--- Material for this task Enclosed Below ---

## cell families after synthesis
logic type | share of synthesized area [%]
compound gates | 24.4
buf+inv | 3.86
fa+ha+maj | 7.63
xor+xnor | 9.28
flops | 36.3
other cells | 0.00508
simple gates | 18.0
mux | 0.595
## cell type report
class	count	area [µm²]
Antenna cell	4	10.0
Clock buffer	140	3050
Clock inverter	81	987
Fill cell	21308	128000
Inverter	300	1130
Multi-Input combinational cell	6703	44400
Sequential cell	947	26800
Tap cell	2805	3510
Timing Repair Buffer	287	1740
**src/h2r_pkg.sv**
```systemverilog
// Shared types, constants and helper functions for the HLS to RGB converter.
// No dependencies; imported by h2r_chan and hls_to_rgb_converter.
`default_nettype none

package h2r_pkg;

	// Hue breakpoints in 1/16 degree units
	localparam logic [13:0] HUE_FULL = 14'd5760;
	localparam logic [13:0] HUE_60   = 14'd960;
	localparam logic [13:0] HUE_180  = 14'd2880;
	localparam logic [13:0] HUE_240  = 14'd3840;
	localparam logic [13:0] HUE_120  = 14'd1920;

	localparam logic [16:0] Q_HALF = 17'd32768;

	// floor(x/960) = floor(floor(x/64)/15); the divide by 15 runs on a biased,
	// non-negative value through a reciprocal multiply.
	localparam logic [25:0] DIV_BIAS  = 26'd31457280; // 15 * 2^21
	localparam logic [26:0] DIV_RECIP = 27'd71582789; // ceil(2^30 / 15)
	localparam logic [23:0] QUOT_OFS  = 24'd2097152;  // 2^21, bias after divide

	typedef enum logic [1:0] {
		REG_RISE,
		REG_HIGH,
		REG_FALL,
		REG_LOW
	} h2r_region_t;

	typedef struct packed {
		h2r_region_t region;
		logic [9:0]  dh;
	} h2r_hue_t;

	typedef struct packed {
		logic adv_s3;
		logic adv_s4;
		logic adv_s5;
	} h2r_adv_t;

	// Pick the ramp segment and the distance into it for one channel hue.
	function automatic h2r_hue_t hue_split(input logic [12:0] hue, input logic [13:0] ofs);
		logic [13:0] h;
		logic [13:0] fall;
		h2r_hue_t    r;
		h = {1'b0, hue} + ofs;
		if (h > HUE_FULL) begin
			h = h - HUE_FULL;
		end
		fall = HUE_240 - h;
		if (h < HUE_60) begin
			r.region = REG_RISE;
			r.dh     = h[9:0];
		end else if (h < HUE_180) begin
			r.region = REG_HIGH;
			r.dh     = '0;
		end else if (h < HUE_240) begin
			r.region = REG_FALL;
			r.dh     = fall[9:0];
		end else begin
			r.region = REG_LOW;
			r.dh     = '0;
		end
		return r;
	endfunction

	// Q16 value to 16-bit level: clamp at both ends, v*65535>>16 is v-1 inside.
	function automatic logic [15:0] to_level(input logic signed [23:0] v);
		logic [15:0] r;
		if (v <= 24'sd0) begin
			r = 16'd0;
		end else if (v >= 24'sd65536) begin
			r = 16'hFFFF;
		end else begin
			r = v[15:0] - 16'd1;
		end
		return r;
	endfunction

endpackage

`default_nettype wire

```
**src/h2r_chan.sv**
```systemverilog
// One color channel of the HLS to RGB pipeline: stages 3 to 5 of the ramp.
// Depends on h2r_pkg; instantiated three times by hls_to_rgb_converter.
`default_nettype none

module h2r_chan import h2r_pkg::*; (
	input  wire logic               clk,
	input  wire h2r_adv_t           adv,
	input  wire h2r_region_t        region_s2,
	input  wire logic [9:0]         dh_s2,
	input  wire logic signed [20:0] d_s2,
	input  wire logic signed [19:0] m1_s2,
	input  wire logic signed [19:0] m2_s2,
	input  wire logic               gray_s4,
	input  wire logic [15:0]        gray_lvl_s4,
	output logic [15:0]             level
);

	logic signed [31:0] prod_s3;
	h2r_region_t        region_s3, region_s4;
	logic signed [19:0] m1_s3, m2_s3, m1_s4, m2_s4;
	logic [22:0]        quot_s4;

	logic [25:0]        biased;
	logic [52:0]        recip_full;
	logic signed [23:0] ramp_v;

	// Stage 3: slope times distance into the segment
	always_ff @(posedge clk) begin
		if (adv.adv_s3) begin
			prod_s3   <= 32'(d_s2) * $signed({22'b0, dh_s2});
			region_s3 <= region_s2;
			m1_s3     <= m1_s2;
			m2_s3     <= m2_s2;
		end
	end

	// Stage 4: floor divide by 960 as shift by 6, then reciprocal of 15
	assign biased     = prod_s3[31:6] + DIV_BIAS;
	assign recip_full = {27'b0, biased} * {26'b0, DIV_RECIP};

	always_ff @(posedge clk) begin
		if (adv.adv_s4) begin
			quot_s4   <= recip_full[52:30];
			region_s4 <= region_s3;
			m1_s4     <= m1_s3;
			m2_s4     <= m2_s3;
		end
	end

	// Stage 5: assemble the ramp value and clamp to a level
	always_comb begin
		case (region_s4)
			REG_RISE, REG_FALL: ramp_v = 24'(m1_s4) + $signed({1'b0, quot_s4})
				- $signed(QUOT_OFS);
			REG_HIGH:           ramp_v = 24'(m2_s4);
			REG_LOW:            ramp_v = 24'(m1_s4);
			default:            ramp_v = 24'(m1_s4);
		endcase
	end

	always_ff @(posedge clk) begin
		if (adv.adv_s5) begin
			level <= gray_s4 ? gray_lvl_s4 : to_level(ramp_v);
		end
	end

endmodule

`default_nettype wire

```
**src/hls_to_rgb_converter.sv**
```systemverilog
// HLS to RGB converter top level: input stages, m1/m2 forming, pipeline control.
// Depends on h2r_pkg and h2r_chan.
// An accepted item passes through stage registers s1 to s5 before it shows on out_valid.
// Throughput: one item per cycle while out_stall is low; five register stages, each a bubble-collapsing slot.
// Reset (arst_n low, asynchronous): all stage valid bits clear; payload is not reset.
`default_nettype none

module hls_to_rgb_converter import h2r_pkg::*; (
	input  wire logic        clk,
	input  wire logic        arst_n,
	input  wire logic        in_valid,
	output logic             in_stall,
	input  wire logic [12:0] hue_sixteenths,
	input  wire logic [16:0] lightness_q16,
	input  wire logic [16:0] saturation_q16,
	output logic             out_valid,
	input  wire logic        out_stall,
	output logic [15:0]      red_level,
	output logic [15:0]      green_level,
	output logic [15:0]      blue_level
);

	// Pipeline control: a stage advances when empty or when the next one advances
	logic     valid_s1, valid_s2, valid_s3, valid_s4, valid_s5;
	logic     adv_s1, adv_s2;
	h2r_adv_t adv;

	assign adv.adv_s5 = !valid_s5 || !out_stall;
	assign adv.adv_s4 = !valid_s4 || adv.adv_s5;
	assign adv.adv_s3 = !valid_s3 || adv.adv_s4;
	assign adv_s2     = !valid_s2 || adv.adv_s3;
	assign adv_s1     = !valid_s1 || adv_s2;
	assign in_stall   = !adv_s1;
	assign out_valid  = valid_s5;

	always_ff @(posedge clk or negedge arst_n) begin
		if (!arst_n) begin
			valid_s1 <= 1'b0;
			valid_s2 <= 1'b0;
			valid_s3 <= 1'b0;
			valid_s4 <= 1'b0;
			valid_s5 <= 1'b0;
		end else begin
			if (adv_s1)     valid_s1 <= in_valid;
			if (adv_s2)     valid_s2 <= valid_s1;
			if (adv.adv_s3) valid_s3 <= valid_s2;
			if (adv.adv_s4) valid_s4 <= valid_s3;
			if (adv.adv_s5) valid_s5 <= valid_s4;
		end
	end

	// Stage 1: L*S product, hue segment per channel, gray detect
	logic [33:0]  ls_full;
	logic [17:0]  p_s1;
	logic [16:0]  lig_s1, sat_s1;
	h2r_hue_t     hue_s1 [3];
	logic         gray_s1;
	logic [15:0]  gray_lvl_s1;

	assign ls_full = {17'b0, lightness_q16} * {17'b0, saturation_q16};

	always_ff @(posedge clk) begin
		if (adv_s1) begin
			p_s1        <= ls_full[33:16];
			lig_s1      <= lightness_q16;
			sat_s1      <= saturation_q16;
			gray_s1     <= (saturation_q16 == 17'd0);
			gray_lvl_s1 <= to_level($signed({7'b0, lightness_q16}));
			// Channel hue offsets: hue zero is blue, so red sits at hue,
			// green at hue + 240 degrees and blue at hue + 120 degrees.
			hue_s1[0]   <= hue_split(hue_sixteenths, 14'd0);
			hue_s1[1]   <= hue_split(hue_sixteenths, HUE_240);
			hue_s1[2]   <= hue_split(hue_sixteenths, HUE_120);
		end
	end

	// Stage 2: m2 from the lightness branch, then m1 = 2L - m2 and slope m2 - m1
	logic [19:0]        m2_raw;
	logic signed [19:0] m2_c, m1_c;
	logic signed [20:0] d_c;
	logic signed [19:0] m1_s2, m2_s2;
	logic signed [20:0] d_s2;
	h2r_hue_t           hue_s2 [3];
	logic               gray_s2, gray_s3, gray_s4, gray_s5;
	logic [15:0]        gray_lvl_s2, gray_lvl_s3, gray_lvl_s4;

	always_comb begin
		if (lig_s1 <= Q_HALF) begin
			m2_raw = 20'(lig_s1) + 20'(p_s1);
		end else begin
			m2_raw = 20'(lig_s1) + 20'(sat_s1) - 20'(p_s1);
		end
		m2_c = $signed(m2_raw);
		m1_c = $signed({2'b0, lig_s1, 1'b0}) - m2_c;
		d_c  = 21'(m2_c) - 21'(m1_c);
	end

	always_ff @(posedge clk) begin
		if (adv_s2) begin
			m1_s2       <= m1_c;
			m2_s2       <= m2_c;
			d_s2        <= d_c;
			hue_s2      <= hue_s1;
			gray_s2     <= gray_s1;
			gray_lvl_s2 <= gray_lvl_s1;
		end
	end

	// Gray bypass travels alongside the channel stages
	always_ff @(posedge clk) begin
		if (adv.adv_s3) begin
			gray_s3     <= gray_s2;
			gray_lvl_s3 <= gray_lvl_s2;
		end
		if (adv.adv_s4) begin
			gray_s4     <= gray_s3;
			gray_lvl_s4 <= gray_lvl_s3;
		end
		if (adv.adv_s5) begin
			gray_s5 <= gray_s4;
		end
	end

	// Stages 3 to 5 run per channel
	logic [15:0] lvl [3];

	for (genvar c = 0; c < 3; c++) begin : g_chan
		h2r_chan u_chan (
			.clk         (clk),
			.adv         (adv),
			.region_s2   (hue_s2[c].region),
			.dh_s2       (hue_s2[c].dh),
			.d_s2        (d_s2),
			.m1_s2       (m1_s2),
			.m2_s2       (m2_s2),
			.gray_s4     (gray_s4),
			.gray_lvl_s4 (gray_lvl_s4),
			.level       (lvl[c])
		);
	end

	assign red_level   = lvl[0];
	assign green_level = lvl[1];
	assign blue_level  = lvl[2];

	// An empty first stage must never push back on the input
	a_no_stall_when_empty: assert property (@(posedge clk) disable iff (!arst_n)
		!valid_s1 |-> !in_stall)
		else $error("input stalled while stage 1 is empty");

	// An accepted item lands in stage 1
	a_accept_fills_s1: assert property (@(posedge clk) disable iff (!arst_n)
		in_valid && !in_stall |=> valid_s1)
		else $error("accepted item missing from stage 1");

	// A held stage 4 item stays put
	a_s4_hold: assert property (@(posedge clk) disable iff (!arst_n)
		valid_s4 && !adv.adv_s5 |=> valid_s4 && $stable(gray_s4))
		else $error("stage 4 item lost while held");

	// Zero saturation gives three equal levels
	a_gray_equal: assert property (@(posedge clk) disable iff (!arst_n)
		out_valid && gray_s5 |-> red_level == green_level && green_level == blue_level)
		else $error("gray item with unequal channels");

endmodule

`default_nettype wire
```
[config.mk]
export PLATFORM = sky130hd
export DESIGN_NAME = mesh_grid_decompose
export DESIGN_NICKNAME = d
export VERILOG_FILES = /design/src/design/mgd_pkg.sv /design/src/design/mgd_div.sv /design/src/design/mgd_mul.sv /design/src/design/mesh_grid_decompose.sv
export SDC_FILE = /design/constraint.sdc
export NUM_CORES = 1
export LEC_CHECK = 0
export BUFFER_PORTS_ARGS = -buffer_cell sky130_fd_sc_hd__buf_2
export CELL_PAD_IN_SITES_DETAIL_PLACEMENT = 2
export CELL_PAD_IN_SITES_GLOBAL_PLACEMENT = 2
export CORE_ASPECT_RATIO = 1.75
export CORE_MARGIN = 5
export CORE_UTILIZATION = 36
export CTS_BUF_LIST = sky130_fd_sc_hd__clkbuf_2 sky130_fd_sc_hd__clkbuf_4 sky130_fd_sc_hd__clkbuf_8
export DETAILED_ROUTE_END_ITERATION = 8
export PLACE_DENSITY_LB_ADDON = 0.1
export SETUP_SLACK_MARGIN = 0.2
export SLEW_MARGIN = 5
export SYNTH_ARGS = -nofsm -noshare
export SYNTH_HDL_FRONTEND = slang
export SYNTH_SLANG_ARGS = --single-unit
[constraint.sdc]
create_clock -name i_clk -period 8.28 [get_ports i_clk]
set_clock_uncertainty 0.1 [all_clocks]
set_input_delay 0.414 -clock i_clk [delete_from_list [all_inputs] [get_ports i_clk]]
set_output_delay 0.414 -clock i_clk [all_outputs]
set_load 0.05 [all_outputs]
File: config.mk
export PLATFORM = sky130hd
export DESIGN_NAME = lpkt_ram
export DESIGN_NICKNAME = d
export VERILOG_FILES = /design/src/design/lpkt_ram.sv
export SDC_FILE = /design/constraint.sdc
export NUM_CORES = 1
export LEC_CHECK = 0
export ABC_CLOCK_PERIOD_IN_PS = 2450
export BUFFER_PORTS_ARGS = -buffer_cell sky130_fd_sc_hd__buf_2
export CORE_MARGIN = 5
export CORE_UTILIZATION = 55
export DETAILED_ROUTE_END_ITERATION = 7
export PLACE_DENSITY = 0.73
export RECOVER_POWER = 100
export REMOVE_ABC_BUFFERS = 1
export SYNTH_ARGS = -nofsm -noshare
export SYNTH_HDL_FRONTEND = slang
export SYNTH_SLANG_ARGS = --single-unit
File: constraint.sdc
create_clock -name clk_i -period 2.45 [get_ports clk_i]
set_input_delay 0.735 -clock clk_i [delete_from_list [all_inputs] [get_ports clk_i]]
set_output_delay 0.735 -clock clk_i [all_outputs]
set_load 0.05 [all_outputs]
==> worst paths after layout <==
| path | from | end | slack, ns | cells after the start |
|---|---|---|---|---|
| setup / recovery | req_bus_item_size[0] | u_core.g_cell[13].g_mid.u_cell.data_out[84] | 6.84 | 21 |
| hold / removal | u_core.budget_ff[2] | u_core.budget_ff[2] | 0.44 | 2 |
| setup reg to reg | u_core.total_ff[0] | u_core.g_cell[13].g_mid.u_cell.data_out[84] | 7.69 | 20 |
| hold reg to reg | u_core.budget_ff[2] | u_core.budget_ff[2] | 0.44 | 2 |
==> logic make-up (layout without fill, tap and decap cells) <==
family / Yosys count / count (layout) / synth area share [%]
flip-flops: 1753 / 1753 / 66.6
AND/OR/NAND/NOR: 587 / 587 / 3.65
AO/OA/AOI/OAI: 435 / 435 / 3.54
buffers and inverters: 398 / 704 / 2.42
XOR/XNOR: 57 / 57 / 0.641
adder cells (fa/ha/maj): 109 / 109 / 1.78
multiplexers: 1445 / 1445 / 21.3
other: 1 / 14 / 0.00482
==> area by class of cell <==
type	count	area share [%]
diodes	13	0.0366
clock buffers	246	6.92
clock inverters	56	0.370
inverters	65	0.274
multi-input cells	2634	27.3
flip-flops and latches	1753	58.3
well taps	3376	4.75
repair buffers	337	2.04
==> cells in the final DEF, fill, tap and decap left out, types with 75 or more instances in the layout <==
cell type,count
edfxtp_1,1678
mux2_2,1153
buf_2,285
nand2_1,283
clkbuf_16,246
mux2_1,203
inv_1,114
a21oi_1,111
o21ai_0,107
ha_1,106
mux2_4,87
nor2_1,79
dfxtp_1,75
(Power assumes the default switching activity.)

--- End of Enclosed Material for this task ---

▶ _Task prompt_
For each line of the entries that holds the word "inverters", pull that line out.

▶ _Task result_
buffers and inverters: 398 / 704 / 2.42
clock inverters	56	0.370
inverters	65	0.274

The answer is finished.